(EXERCISE INPUTS Opens)
## src/shared/fpsv_pkg.sv

```systemverilog
package fpsv_pkg;

   ////////////////////////////////////////////////////////////////////
   // clock and timing
   localparam int CLK_MHZ        = 200;
   localparam int FLASH_HALF_MS  = 250;  // half period of flashing
   localparam int DEBOUNCE_MS    = 10;   // contact settle time
   localparam int FLASH_CYCLES   = FLASH_HALF_MS * 1000 * CLK_MHZ;
   localparam int DEBOUNCE_CYCLES = DEBOUNCE_MS * 1000 * CLK_MHZ;

   ////////////////////////////////////////////////////////////////////
   // lamp indices, eleven lamps
   localparam int NUM_LAMPS   = 11;
   localparam int LAMP_HLTH0  = 0;
   localparam int LAMP_ACTIVE = 3;
   localparam int LAMP_STBY   = 4;
   localparam int LAMP_EDUC   = 5;
   localparam int LAMP_RUN    = 6;
   localparam int LAMP_INHIB  = 7;
   localparam int LAMP_SYS    = 8;
   localparam int LAMP_USER0  = 9;
   localparam int NUM_SLICES  = 3;

   ////////////////////////////////////////////////////////////////////
   // register map, byte addresses
   localparam logic [7:0] REG_CTRL   = 8'h00;
   localparam logic [7:0] REG_CMD    = 8'h04;
   localparam logic [7:0] REG_STATUS = 8'h08;
   localparam logic [7:0] REG_FAULT  = 8'h0C;
   localparam logic [7:0] REG_FCOUNT = 8'h10;
   localparam logic [1:0] RESP_OKAY   = 2'h0;
   localparam logic [1:0] RESP_SLVERR = 2'h2;

   // field positions
   localparam int CTRL_USER0   = 0;
   localparam int CTRL_USER1   = 1;
   localparam int CTRL_DL_PERM = 2;
   localparam int CMD_FRESET   = 0;
   localparam logic [2:0] CTRL_RESET = 3'h0;

   ////////////////////////////////////////////////////////////////////
   // status word sent by each slice
   typedef struct packed {
      logic       active;
      logic       standby;
      logic       educated;
      logic       educating;
      logic       app_running;
      logic       full_integrity;
      logic       io_locked;
      logic       cfg_mismatch;
      logic [7:0] faults;  // boot,sys,selftest,bus,io,noresp,chan,sim
   } fpsv_status_s;

   // lamp drive, one green and one red line each
   typedef struct packed {
      logic [NUM_LAMPS-1:0] green;
      logic [NUM_LAMPS-1:0] red;
   } fpsv_lamps_s;

endpackage

```

## src/verilog/fpsv_debounce.sv

```systemverilog
`timescale 1ns/1ps
module fpsv_debounce
   import fpsv_pkg::*;
#(
   parameter int CYCLES = DEBOUNCE_CYCLES
)(
   // clock and reset
   input  wire logic i_clk,
   input  wire logic i_resetn,
   // raw contact and settled level
   input  wire logic i_raw,
   output logic      o_level
);

   localparam int CW = $clog2(CYCLES + 1);

   logic [2:0]    sync;
   logic [CW-1:0] cnt;

   // three stage synchroniser, only stage 1 and 2 are compared
   always_ff @(posedge i_clk)
   begin
      if (!i_resetn)
         sync <= 3'h0;
      else
         sync <= {sync[1:0], i_raw};
   end

   // level taken once the synchronised input stays different long enough
   always_ff @(posedge i_clk)
   begin
      if (!i_resetn)
      begin
         cnt     <= '0;
         o_level <= 1'b0;
      end
      else if (sync[1] != sync[2] || sync[2] == o_level)
         cnt <= '0;
      else if (cnt == CW'(CYCLES - 1))
      begin
         cnt     <= '0;
         o_level <= sync[2];
      end
      else
         cnt <= cnt + 1'b1;
   end

endmodule // fpsv_debounce

```

## src/verilog/fpsv_panel.sv

```systemverilog
`timescale 1ns/1ps
// Overview of operation
// - drive eleven status lamps
// - vote every slice bit two of three
// - health lamps follow their own slice
// - health lamp green healthy, red failed
// - active lamp green in active mode
// - standby lamp green in standby mode
// - educated lamp steady, flashing or off
// - run lamp flashing, steady or off
// - inhibit flashes while any point locked
// - inhibit flashes on mismatched changeover attempt
// - system lamp green, flashing red, off
// - user lamps red under software control
// - failed slice switches processing to standby
// - reset clears faults, counters, requests peers
// - faults still present are recorded again
// - workstation command also resets faults
// - run position locks application memory
// - maintain position with permission allows download
module fpsv_panel
   import fpsv_pkg::*;
#(
   parameter int FLASH_HALF = FLASH_CYCLES,
   parameter int DEBOUNCE   = DEBOUNCE_CYCLES
)(
   // clock and reset
   input  wire logic                  i_clk,
   input  wire logic                  i_resetn,
   // slices
   input  wire fpsv_status_s          i_slice_status [NUM_SLICES],
   input  wire logic [NUM_SLICES-1:0] i_slice_healthy,
   // front panel controls
   input  wire logic                  i_reset_button,
   input  wire logic                  i_key_maintain,
   // panel and system outputs
   output fpsv_lamps_s                o_lamps,
   output logic                       o_changeover_req,
   output logic                       o_fault_clear,
   output logic                       o_peer_reset_req,
   output logic                       o_mem_lock,
   output logic                       o_download_en,
   // axi4-lite write
   input  wire logic [7:0]            i_awaddr,
   input  wire logic                  i_awvalid,
   output logic                       o_awready,
   input  wire logic [31:0]           i_wdata,
   input  wire logic [3:0]            i_wstrb,
   input  wire logic                  i_wvalid,
   output logic                       o_wready,
   output logic [1:0]                 o_bresp,
   output logic                       o_bvalid,
   input  wire logic                  i_bready,
   // axi4-lite read
   input  wire logic [7:0]            i_araddr,
   input  wire logic                  i_arvalid,
   output logic                       o_arready,
   output logic [31:0]                o_rdata,
   output logic [1:0]                 o_rresp,
   output logic                       o_rvalid,
   input  wire logic                  i_rready
);

   localparam int FW = $clog2(FLASH_HALF + 1);

   // majority of three
   function automatic logic maj(input logic a, input logic b,
                                input logic c);
      maj = (a & b) | (a & c) | (b & c);
   endfunction

   // register map decode
   function automatic logic known(input logic [7:0] a);
      known = (a == REG_CTRL) || (a == REG_CMD) || (a == REG_STATUS) ||
              (a == REG_FAULT) || (a == REG_FCOUNT);
   endfunction

   fpsv_status_s       voted;
   logic [15:0]        raw [NUM_SLICES];
   logic               disagree;
   logic [1:0]         settled;
   logic               btn_prev;
   logic               btn_rise;
   logic               cmd_reset;
   logic               clear_evt;
   logic [7:0]         fault_now;
   logic [7:0]         fault_rec;
   logic [7:0]         fault_prev;
   logic [7:0]         new_fault;
   logic [15:0]        fault_cnt;
   logic [2:0]         ctrl;
   logic [7:0]         aw_addr;
   logic [31:0]        w_data;
   logic [3:0]         w_strb;
   logic               do_write;
   logic [FW-1:0]      flash_cnt;
   logic               flash;
   logic               illegal;
   fpsv_lamps_s        next_lamps;

   ////////////////////////////////////////////////////////////////////
   // voting

   generate
      for (genvar s = 0; s < NUM_SLICES; s++)
      begin : g_raw
         assign raw[s] = i_slice_status[s];
      end
      for (genvar b = 0; b < 16; b++)
      begin : g_vote
         assign voted[b] = maj(raw[0][b], raw[1][b], raw[2][b]);
      end
   endgenerate

   // any slice outvoted counts as a slice error
   assign disagree = (raw[0] != raw[1]) || (raw[1] != raw[2]);

   ////////////////////////////////////////////////////////////////////
   // panel controls

   generate
      for (genvar k = 0; k < 2; k++)
      begin : g_deb
         fpsv_debounce #(.CYCLES(DEBOUNCE)) u_deb (
            .i_clk    (i_clk),
            .i_resetn (i_resetn),
            .i_raw    (k == 0 ? i_reset_button : i_key_maintain),
            .o_level  (settled[k])
         );
      end
   endgenerate

   // press edge detector
   always_ff @(posedge i_clk)
   begin
      if (!i_resetn)
         btn_prev <= 1'b0;
      else
         btn_prev <= settled[0];
   end

   assign btn_rise = settled[0] & ~btn_prev;

   assign cmd_reset = do_write && aw_addr == REG_CMD && w_strb[0] &&
                      w_data[CMD_FRESET];
   assign clear_evt = btn_rise | cmd_reset;

   always_ff @(posedge i_clk)
   begin
      if (!i_resetn)
      begin
         o_fault_clear    <= 1'b0;
         o_peer_reset_req <= 1'b0;
      end
      else
      begin
         o_fault_clear    <= clear_evt;
         o_peer_reset_req <= clear_evt;
      end
   end

   // key position locks or opens memory
   always_ff @(posedge i_clk)
   begin
      if (!i_resetn)
      begin
         o_mem_lock    <= 1'b1;
         o_download_en <= 1'b0;
      end
      else
      begin
         o_mem_lock    <= ~settled[1];
         o_download_en <= settled[1] & ctrl[CTRL_DL_PERM];
      end
   end

   ////////////////////////////////////////////////////////////////////
   // fault record and counter

   assign fault_now = voted.faults | {5'h00, disagree, 2'h0};
   assign new_fault = fault_now & ~fault_prev;

   // set wins over clear, faults re-recorded
   always_ff @(posedge i_clk)
   begin
      if (!i_resetn)
      begin
         fault_rec  <= 8'h00;
         fault_prev <= 8'h00;
      end
      else
      begin
         fault_prev <= fault_now;
         fault_rec  <= (clear_evt ? 8'h00 : fault_rec) | fault_now;
      end
   end

   // counter restarts at one while any fault is present, else zeroed
   always_ff @(posedge i_clk)
   begin
      if (!i_resetn)
         fault_cnt <= 16'h0000;
      else if (clear_evt)
         fault_cnt <= 16'(|fault_now);
      else if (|new_fault && fault_cnt != 16'hFFFF)
         fault_cnt <= fault_cnt + 16'h0001;
   end

   ////////////////////////////////////////////////////////////////////
   // flash divider

   always_ff @(posedge i_clk)
   begin
      if (!i_resetn)
      begin
         flash_cnt <= '0;
         flash     <= 1'b0;
      end
      else if (flash_cnt == FW'(FLASH_HALF - 1))
      begin
         flash_cnt <= '0;
         flash     <= ~flash;
      end
      else
         flash_cnt <= flash_cnt + 1'b1;
   end

   ////////////////////////////////////////////////////////////////////
   // lamp patterns

   assign illegal = voted.active & voted.standby;

   always_comb
   begin
      next_lamps = '0;
      for (int s = 0; s < NUM_SLICES; s++)
      begin
         next_lamps.green[LAMP_HLTH0 + s] = i_slice_healthy[s];
         next_lamps.red[LAMP_HLTH0 + s]   = ~i_slice_healthy[s];
      end
      next_lamps.green[LAMP_ACTIVE] = voted.active;
      next_lamps.green[LAMP_STBY] = voted.standby;
      if (voted.app_running)
         next_lamps.green[LAMP_EDUC] = voted.educated |
                                       (voted.educating & flash);
      if (voted.standby)
         next_lamps.green[LAMP_RUN] = 1'b1;
      else if (voted.app_running && voted.full_integrity)
         next_lamps.green[LAMP_RUN] = flash;
      next_lamps.green[LAMP_INHIB] = (voted.io_locked |
                                      voted.cfg_mismatch) & flash;
      if (illegal)
      begin
         next_lamps.green[LAMP_SYS] = 1'b0;
         next_lamps.red[LAMP_SYS]   = 1'b0;
      end
      else if (|fault_now)
         next_lamps.red[LAMP_SYS] = flash;
      else
         next_lamps.green[LAMP_SYS] = 1'b1;
      next_lamps.red[LAMP_USER0]     = ctrl[CTRL_USER0];
      next_lamps.red[LAMP_USER0 + 1] = ctrl[CTRL_USER1];
   end

   always_ff @(posedge i_clk)
   begin
      if (!i_resetn)
         o_lamps <= '0;
      else
         o_lamps <= next_lamps;
   end

   always_ff @(posedge i_clk)
   begin
      if (!i_resetn)
         o_changeover_req <= 1'b0;
      else
         o_changeover_req <= ~&i_slice_healthy & voted.active;
   end

   ////////////////////////////////////////////////////////////////////
   // axi4-lite write channel

   assign do_write = ~o_awready & ~o_wready & ~o_bvalid;

   // address and data taken in either order, released after response
   always_ff @(posedge i_clk)
   begin
      if (!i_resetn)
      begin
         o_awready <= 1'b1;
         o_wready  <= 1'b1;
         aw_addr   <= 8'h00;
         w_data    <= 32'h0000_0000;
         w_strb    <= 4'h0;
      end
      else
      begin
         if (i_awvalid && o_awready)
         begin
            o_awready <= 1'b0;
            aw_addr   <= i_awaddr;
         end
         else if (o_bvalid && i_bready)
            o_awready <= 1'b1;
         if (i_wvalid && o_wready)
         begin
            o_wready <= 1'b0;
            w_data   <= i_wdata;
            w_strb   <= i_wstrb;
         end
         else if (o_bvalid && i_bready)
            o_wready <= 1'b1;
      end
   end

   // write response
   always_ff @(posedge i_clk)
   begin
      if (!i_resetn)
      begin
         o_bvalid <= 1'b0;
         o_bresp  <= RESP_OKAY;
      end
      else if (do_write)
      begin
         o_bvalid <= 1'b1;
         o_bresp  <= known(aw_addr) ? RESP_OKAY : RESP_SLVERR;
      end
      else if (o_bvalid && i_bready)
         o_bvalid <= 1'b0;
   end

   // control register
   always_ff @(posedge i_clk)
   begin
      if (!i_resetn)
         ctrl <= CTRL_RESET;
      else if (do_write && aw_addr == REG_CTRL && w_strb[0])
         ctrl <= w_data[2:0];
   end

   ////////////////////////////////////////////////////////////////////
   // axi4-lite read channel

   always_ff @(posedge i_clk)
   begin
      if (!i_resetn)
      begin
         o_arready <= 1'b1;
         o_rvalid  <= 1'b0;
         o_rdata   <= 32'h0000_0000;
         o_rresp   <= RESP_OKAY;
      end
      else if (i_arvalid && o_arready)
      begin
         o_arready <= 1'b0;
         o_rvalid  <= 1'b1;
         o_rresp   <= known(i_araddr) ? RESP_OKAY : RESP_SLVERR;
         case (i_araddr)
            REG_CTRL:   o_rdata <= {29'h0, ctrl};
            REG_STATUS: o_rdata <= {11'h0, o_mem_lock, settled[1],
                                    i_slice_healthy, voted};
            REG_FAULT:  o_rdata <= {24'h0, fault_rec};
            REG_FCOUNT: o_rdata <= {16'h0, fault_cnt};
            default:    o_rdata <= 32'h0000_0000;
         endcase
      end
      else if (o_rvalid && i_rready)
      begin
         o_rvalid  <= 1'b0;
         o_arready <= 1'b1;
      end
   end

endmodule // fpsv_panel

```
(EXERCISE INPUTS Closes)
# [DIRECTIONS FOR THIS TASK]
With "response" as the search string, filter the records and return each line that has it.

# [FINISHED EXERCISE]
   // address and data taken in either order, released after response
   // write response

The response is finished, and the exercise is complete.